The treatments of many illnesses require not one, but a combination of drugs. Usually, you’ll see patients taking blood pressure medication with anti-depressants or Advil with multivitamins. And of course, most chemotherapy treatments will go hand in hand with anti-nausea pills. While combining drugs is nothing new, researchers are still not sure exactly how these things work together, do they work better together and if they do, does this improvement change for different patients.
To answer at least some of these questions, a team of scientists has published a paper that talks about how to best model the variables of drug combinations to determine the ideal dose and efficacy. In it, the team states they hope that their work will guide “the determination of algorithms and their parameters when we optimize drug combinations for patients.”
The team found that the common method of modeling the relationship between the efficacy and dose of the drugs based on experimental observations does work, but only up to a point – as the number of variables increases, the interaction prediction becomes significantly less accurate.

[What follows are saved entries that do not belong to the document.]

Source: an optimization exercise on an open RTL-to-GDS flow (aim: small area, a short achievable clock period and few clock cycles). Production flows keep margins and buffers that such runs may drop.
At most, simulation tests tie the RTL to the original design; equivalence was not proved.
No activity file was given, so power comes from the tool's default toggle rates. The clock port is modelled as an ideal driver; clocking choices that lean on that would not hold on a real chip.

Setup of JK:
Design jc1_lane, start of the top module:
module jc1_lane (
    input  wire       clk,
    input  wire       rst,         
    input  wire       cmd_valid,
    output wire       cmd_ready,
    input  wire [2:0] cmd_op,
    input  wire [7:0] cmd_data,
    output reg        res_valid,
    output reg  [7:0] res_data
);
Size: about 24 I/O pins, roughly 0.057 mm2 of cells after synthesis.
==> flow/config.mk <==
export PLATFORM = sky130hd
export DESIGN_NAME = jc1_lane
export DESIGN_NICKNAME = jc1_lane
export VERILOG_FILES = /design/flow/design.v
export SDC_FILE = /design/flow/constraint.sdc
export NUM_CORES = 4
export LEC_CHECK = 0
export CAP_MARGIN = 20
export CORE_MARGIN = 2
export CORE_UTILIZATION = 58
export CTS_BUF_LIST = sky130_fd_sc_hd__clkbuf_16
export CTS_CLUSTER_DIAMETER = 100
export CTS_CLUSTER_SIZE = 30
export PLACE_DENSITY = 0.72
export SLEW_MARGIN = 20
export SYNTH_HIERARCHICAL = 1
export SYNTH_MINIMUM_KEEP_SIZE = 0
==> flow/constraint.sdc <==
create_clock -name core_clock -period 13.0 [get_ports {clk}]
set_input_delay 2.6000 -clock core_clock [delete_from_list [all_inputs] [get_ports {clk}]]
set_output_delay 2.6000 -clock core_clock [all_outputs]
set_load 0.01 [all_outputs]
standard.sh (not shown) runs the stock make flow with config.mk's settings and CLKGATE_MAP_FILE= SYNTH_SCRIPT=/design/flow/synth_recipe.tcl, a recipe that flattens the netlist after the stock synthesis.
==> flow/flow/run.sh <==
#!/bin/bash
# The standard layout, with the port buffers made of buf_4 cells instead of
# the delay buffers buffer_ports picks by default, and clock tree synthesis
# run with the standard settings but without dummy loads.  make's output goes
# to standard.log here; each ORFS step's log is under orfs/logs/.
set -euo pipefail
cd "$(dirname "${BASH_SOURCE[0]}")/.."
cts="-sink_clustering_enable -repair_clock_nets -sink_clustering_size 30"
cts="$cts -sink_clustering_max_diameter 100 -buf_list sky130_fd_sc_hd__clkbuf_16"
cts="$cts -dont_use_dummy_load"
bash standard.sh 'BUFFER_PORTS_ARGS=-buffer_cell sky130_fd_sc_hd__buf_4' \
  "CTS_ARGS=$cts" finish > standard.log 2>&1
Per the final summary, JK finished and its layout is clean on timing, DRC and antenna.
Testbench counts of JK, summed over its fixed seeds: cycles 19,267.
Modified inputs, MS compared to JK
- a change of PLACE_DENSITY from 0.72 to 0.6
- a change of CORE_UTILIZATION from 58 to 50
- a change of CTS_CLUSTER_SIZE from 30 to 35
- a change of CTS_CLUSTER_DIAMETER from 100 to 60
diff --git a/flow/flow/run.sh b/flow/flow/run.sh
--- a/flow/flow/run.sh
+++ b/flow/flow/run.sh
@@ -8,2 +8,2 @@
-cts="-sink_clustering_enable -repair_clock_nets -sink_clustering_size 30"
-cts="$cts -sink_clustering_max_diameter 100 -buf_list sky130_fd_sc_hd__clkbuf_16"
+cts="-sink_clustering_enable -repair_clock_nets -sink_clustering_size 35"
+cts="$cts -sink_clustering_max_diameter 60 -buf_list sky130_fd_sc_hd__clkbuf_16"
Results
MS: full flow OK, the timing, design-rule and antenna checks passed
Summary of the comparison: half-perimeter wire length of the detailed placement result is higher in MS, relative to JK.
MS vs. JK: number of fillers in the final layout climbed 2,128, average wire per cell in the routed design climbed 0.11 um.
Setup changes, MS to AL
- changing CTS_CLUSTER_DIAMETER from 60 to 100
- changing CTS_CLUSTER_SIZE from 35 to 30
diff --git a/flow/flow/run.sh b/flow/flow/run.sh
--- a/flow/flow/run.sh
+++ b/flow/flow/run.sh
@@ -8,2 +8,2 @@
-cts="-sink_clustering_enable -repair_clock_nets -sink_clustering_size 35"
-cts="$cts -sink_clustering_max_diameter 60 -buf_list sky130_fd_sc_hd__clkbuf_16"
+cts="-sink_clustering_enable -repair_clock_nets -sink_clustering_size 30"
+cts="$cts -sink_clustering_max_diameter 100 -buf_list sky130_fd_sc_hd__clkbuf_16"
Notes after the runs:
Leakage component of the power: higher on MS. STATUS area of all placed cells without fillers: AL wins against MS. Diff MS -> AL | power | down by a few percent.
Modified inputs, TR compared to AL
- putting GPL_TIMING_DRIVEN at 0 where nothing was set
Findings:
Re number of non-clock buffers in the layout: AL was lower than TR.
Going from AL to TR, core utilization increased by 1.4 points relative to the old numbers, critical path depth increased by 9 relative to the old numbers.
TR — area growth from synthesis to layout 2.8 points higher, AL as reference
met4 as the highest signal layer in the routed design was reported by TR, and met5 by AL.


## Q
jc1_lane, a different RTL version from the one above (not shown whole).
Size: about 3900 cells after synthesis, ~2200 flip-flops, roughly 24 I/O pins, about 0.058 mm2 of cells after synthesis.
clock: 13.0 ns
lec_check: 0
cap_margin: 20
core_margin: 2
core_utilization: 50
cts_buf_list: sky130_fd_sc_hd__clkbuf_16
cts_cluster_diameter: 60
cts_cluster_size: 30
place_density: 0.6
slew_margin: 20
synth_hierarchical: 1
synth_minimum_keep_size: 0
==> flow/flow/run.sh <==
#!/bin/bash
# The standard layout, with the port buffers made of buf_4 cells instead of
# the delay buffers buffer_ports picks by default, and clock tree synthesis
# run with the standard settings but without dummy loads.  make's output goes
# to standard.log here; each ORFS step's log is under orfs/logs/.
set -euo pipefail
cd "$(dirname "${BASH_SOURCE[0]}")/.."
cts="-sink_clustering_enable -repair_clock_nets -sink_clustering_size 30"
cts="$cts -sink_clustering_max_diameter 60 -buf_list sky130_fd_sc_hd__clkbuf_16"
cts="$cts -dont_use_dummy_load"
bash standard.sh 'BUFFER_PORTS_ARGS=-buffer_cell sky130_fd_sc_hd__buf_4' \
  "CTS_ARGS=$cts" finish > standard.log 2>&1
Having completed the whole flow, Q delivered a layout that passed the timing, design-rule and antenna checks.
## Diff of input files: T against Q
==> flow/flow/run.sh <==
#!/bin/bash
# The standard layout, with the port buffers made of buf_4 cells instead of
# the delay buffers buffer_ports picks by default.  make's output goes to
# standard.log here; each ORFS step's log is under orfs/logs/.
set -euo pipefail
cd "$(dirname "${BASH_SOURCE[0]}")/.."
bash standard.sh 'BUFFER_PORTS_ARGS=-buffer_cell sky130_fd_sc_hd__buf_4' finish > standard.log 2>&1
## What came out
Changes observed in T relative to Q: number of vias in the routed layout now larger, setup slack lower, antenna cell count lost 1, cell area after placement shows no meaningful change. The final reports for T and Q show fraction of the cycle the final worst path needs higher in the former. The final-layout non-clock buffer area share was comparable across Q and T. T ends up with lower share of cell area taken by flip-flops and latches than Q does. Summary of T over Q: worst hold slack went up by 0.033 ns, design area went up by about 2.2%, die area was more or less identical, critical path depth was more or less identical.
Function was not checked in any run of this note: the RTL went through the layout flow alone.


== zinc ==
jc1_lane with an RTL version that a note above also has.
Size: roughly 3900 cells after synthesis, about 2200 flip-flops, roughly 24 I/O pins, roughly 57000 um2 of cells after synthesis.
export LEC_CHECK = 0
export CAP_MARGIN = 20
export CORE_MARGIN = 2
export CORE_UTILIZATION = 50
export CTS_BUF_LIST = sky130_fd_sc_hd__clkbuf_16
export CTS_CLUSTER_DIAMETER = 80
export CTS_CLUSTER_SIZE = 34
export PLACE_DENSITY = 0.6
export SLEW_MARGIN = 20
export SYNTH_HIERARCHICAL = 1
export SYNTH_MINIMUM_KEEP_SIZE = 0
create_clock -name core_clock -period 13.0 [get_ports {clk}]
==> flow/flow/run.sh <==
#!/bin/bash
# The standard layout, with the port buffers made of buf_4 cells instead of
# the delay buffers buffer_ports picks by default, and clock tree synthesis
# run with the standard settings but without dummy loads.  make's output goes
# to standard.log here; each ORFS step's log is under orfs/logs/.
set -euo pipefail
cd "$(dirname "${BASH_SOURCE[0]}")/.."
cts="-sink_clustering_enable -repair_clock_nets -sink_clustering_size 34"
cts="$cts -sink_clustering_max_diameter 80 -buf_list sky130_fd_sc_hd__clkbuf_16"
cts="$cts -dont_use_dummy_load"
bash standard.sh 'BUFFER_PORTS_ARGS=-buffer_cell sky130_fd_sc_hd__buf_4' \
  "CTS_ARGS=$cts" finish > standard.log 2>&1
Looking at the reports, zinc completed the entire flow and the layout it produced met the timing, design-rule and antenna checks.
Testbench counts of zinc, summed over its fixed seeds: cycles 19,267.
For ember, these inputs were changed with respect to zinc:
# zinc
export LEC_CHECK = 0
export CAP_MARGIN = 20
export CORE_MARGIN = 2
export CORE_UTILIZATION = 50
export CTS_BUF_LIST = sky130_fd_sc_hd__clkbuf_16
export CTS_CLUSTER_DIAMETER = 80
export CTS_CLUSTER_SIZE = 34
export PLACE_DENSITY = 0.6
export SLEW_MARGIN = 20
export SYNTH_HIERARCHICAL = 1
export SYNTH_MINIMUM_KEEP_SIZE = 0
create_clock -name core_clock -period 13.0 [get_ports {clk}]
# ember
export LEC_CHECK = 0
export CAP_MARGIN = 20
export CORE_MARGIN = 2
export CORE_UTILIZATION = 50
export CTS_BUF_LIST = sky130_fd_sc_hd__clkbuf_16
export CTS_CLUSTER_DIAMETER = 60
export CTS_CLUSTER_SIZE = 30
export PLACE_DENSITY = 0.6
export SLEW_MARGIN = 20
export SYNTH_HIERARCHICAL = 1
export SYNTH_MINIMUM_KEEP_SIZE = 0
create_clock -name core_clock -period 13.0 [get_ports {clk}]
-- flow/flow/run.sh --
<<< zinc, line 6
set -euo pipefail
cd "$(dirname "${BASH_SOURCE[0]}")/.."
cts="-sink_clustering_enable -repair_clock_nets -sink_clustering_size 34"
cts="$cts -sink_clustering_max_diameter 80 -buf_list sky130_fd_sc_hd__clkbuf_16"
cts="$cts -dont_use_dummy_load"
bash standard.sh 'BUFFER_PORTS_ARGS=-buffer_cell sky130_fd_sc_hd__buf_4' \
>>> ember, line 6
set -euo pipefail
cd "$(dirname "${BASH_SOURCE[0]}")/.."
cts="-sink_clustering_enable -repair_clock_nets -sink_clustering_size 30"
cts="$cts -sink_clustering_max_diameter 60 -buf_list sky130_fd_sc_hd__clkbuf_16"
cts="$cts -dont_use_dummy_load"
bash standard.sh 'BUFFER_PORTS_ARGS=-buffer_cell sky130_fd_sc_hd__buf_4' \
Results
ember against zinc: fraction of met2 tracks used by global routing increased by 0.26 points relative to the old numbers, routed wire length grew by 0.47%, layout overhead on the synthesized area increased 1.9 points, global-route usage went up by 0.15 points.
zinc → ember: reported clock group power moved up, fraction of area in multi-input gates moved down.
| final critical-path setup slack | ember vs zinc | worse |
Inputs modified between ember and xenon:
# ember
export LEC_CHECK = 0
export CAP_MARGIN = 20
export CORE_MARGIN = 2
export CORE_UTILIZATION = 50
export CTS_BUF_LIST = sky130_fd_sc_hd__clkbuf_16
export CTS_CLUSTER_DIAMETER = 60
export CTS_CLUSTER_SIZE = 30
export PLACE_DENSITY = 0.6
export SLEW_MARGIN = 20
export SYNTH_HIERARCHICAL = 1
export SYNTH_MINIMUM_KEEP_SIZE = 0
create_clock -name core_clock -period 13.0 [get_ports {clk}]
# xenon
export LEC_CHECK = 0
export CAP_MARGIN = 20
export CORE_MARGIN = 2
export CORE_UTILIZATION = 50
export CTS_BUF_LIST = sky130_fd_sc_hd__clkbuf_16
export CTS_CLUSTER_DIAMETER = 100
export CTS_CLUSTER_SIZE = 30
export PLACE_DENSITY = 0.7
export SLEW_MARGIN = 20
export SYNTH_HIERARCHICAL = 1
export SYNTH_MINIMUM_KEEP_SIZE = 0
create_clock -name core_clock -period 13.0 [get_ports {clk}]
-- flow/flow/run.sh --
<<< ember, line 7
cd "$(dirname "${BASH_SOURCE[0]}")/.."
cts="-sink_clustering_enable -repair_clock_nets -sink_clustering_size 30"
cts="$cts -sink_clustering_max_diameter 60 -buf_list sky130_fd_sc_hd__clkbuf_16"
cts="$cts -dont_use_dummy_load"
bash standard.sh 'BUFFER_PORTS_ARGS=-buffer_cell sky130_fd_sc_hd__buf_4' \
>>> xenon, line 7
cd "$(dirname "${BASH_SOURCE[0]}")/.."
cts="-sink_clustering_enable -repair_clock_nets -sink_clustering_size 30"
cts="$cts -sink_clustering_max_diameter 100 -buf_list sky130_fd_sc_hd__clkbuf_16"
cts="$cts -dont_use_dummy_load"
bash standard.sh 'BUFFER_PORTS_ARGS=-buffer_cell sky130_fd_sc_hd__buf_4' \
Findings:
Looking at the reports, xenon completed the entire flow and the layout it produced met the timing, design-rule and antenna checks.
Comparing ember against xenon, there is no change at all in multiplexer share of the synthesized area.
Of xenon and ember, it is xenon that has the lower average wire per cell in the routed design.
Compared with ember, in xenon critical path data required time was more or less identical, worst-case hold slack saw an increase.

==> re-timing with driven ports <==
How much do the figures lean on ideal ports? The routed layouts below were timed once more, with nothing changed but the port constraints.
Step 1 assumes that a clkbuf_16 drives the clock port and a buf_2 every other input.
Step 2 adds t to the input delays and takes it off the output delays; t is the mean of the earliest and latest rising clock arrival at the registers after step 1. Input paths then give back, and output paths get back, about the clock's delay inside the block.
a / b / c = no drivers / after step 1 / after step 2; a / b = the first two.
run | t, ns | slack for setup (ns) | worst slew at a driven data input, ns | cell pins on the clock port's net
JK | 0.730 | 9.274 / 9.199 / 8.753 | 0.04 | 1
MS | 0.786 | 9.245 / 9.166 / 8.772 | 0.04 | 1
AL | 0.742 | 9.286 / 9.207 / 8.826 | 0.03 | 1
TR | 0.747 | 8.453 / 8.453 / 8.453 | 0.03 | 1
Q | 0.781 | 9.236 / 9.166 / 9.137 | 0.03 | 1
T | 0.810 | 9.201 / 9.132 / 9.167 | 0.03 | 1
zinc | 0.736 | 9.275 / 9.197 / 8.832 | 0.03 | 1
ember | 0.779 | 9.255 / 9.177 / 8.771 | 0.04 | 1
xenon | 0.743 | 9.292 / 9.221 / 8.827 | 0.03 | 1
After both steps every run listed still meets setup and hold. For JK, which loses most, drivers alone change the setup slack by -0.075 ns; drivers and shift together by -0.521 ns.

In other words, with more variables, the algorithm is less able to separate out random errors.
After experimentation with eight chemotherapeutic drugs and a total of 59 combinations tested, the researchers found that models with only observations for two variables work best – this is especially true in combinations with more than six drugs.
“These algorithms can be used to optimize almost all kinds of drug combinations, even combinations of biological molecules like growth factors,” said one of the researchers, Prof. Boqian Wang.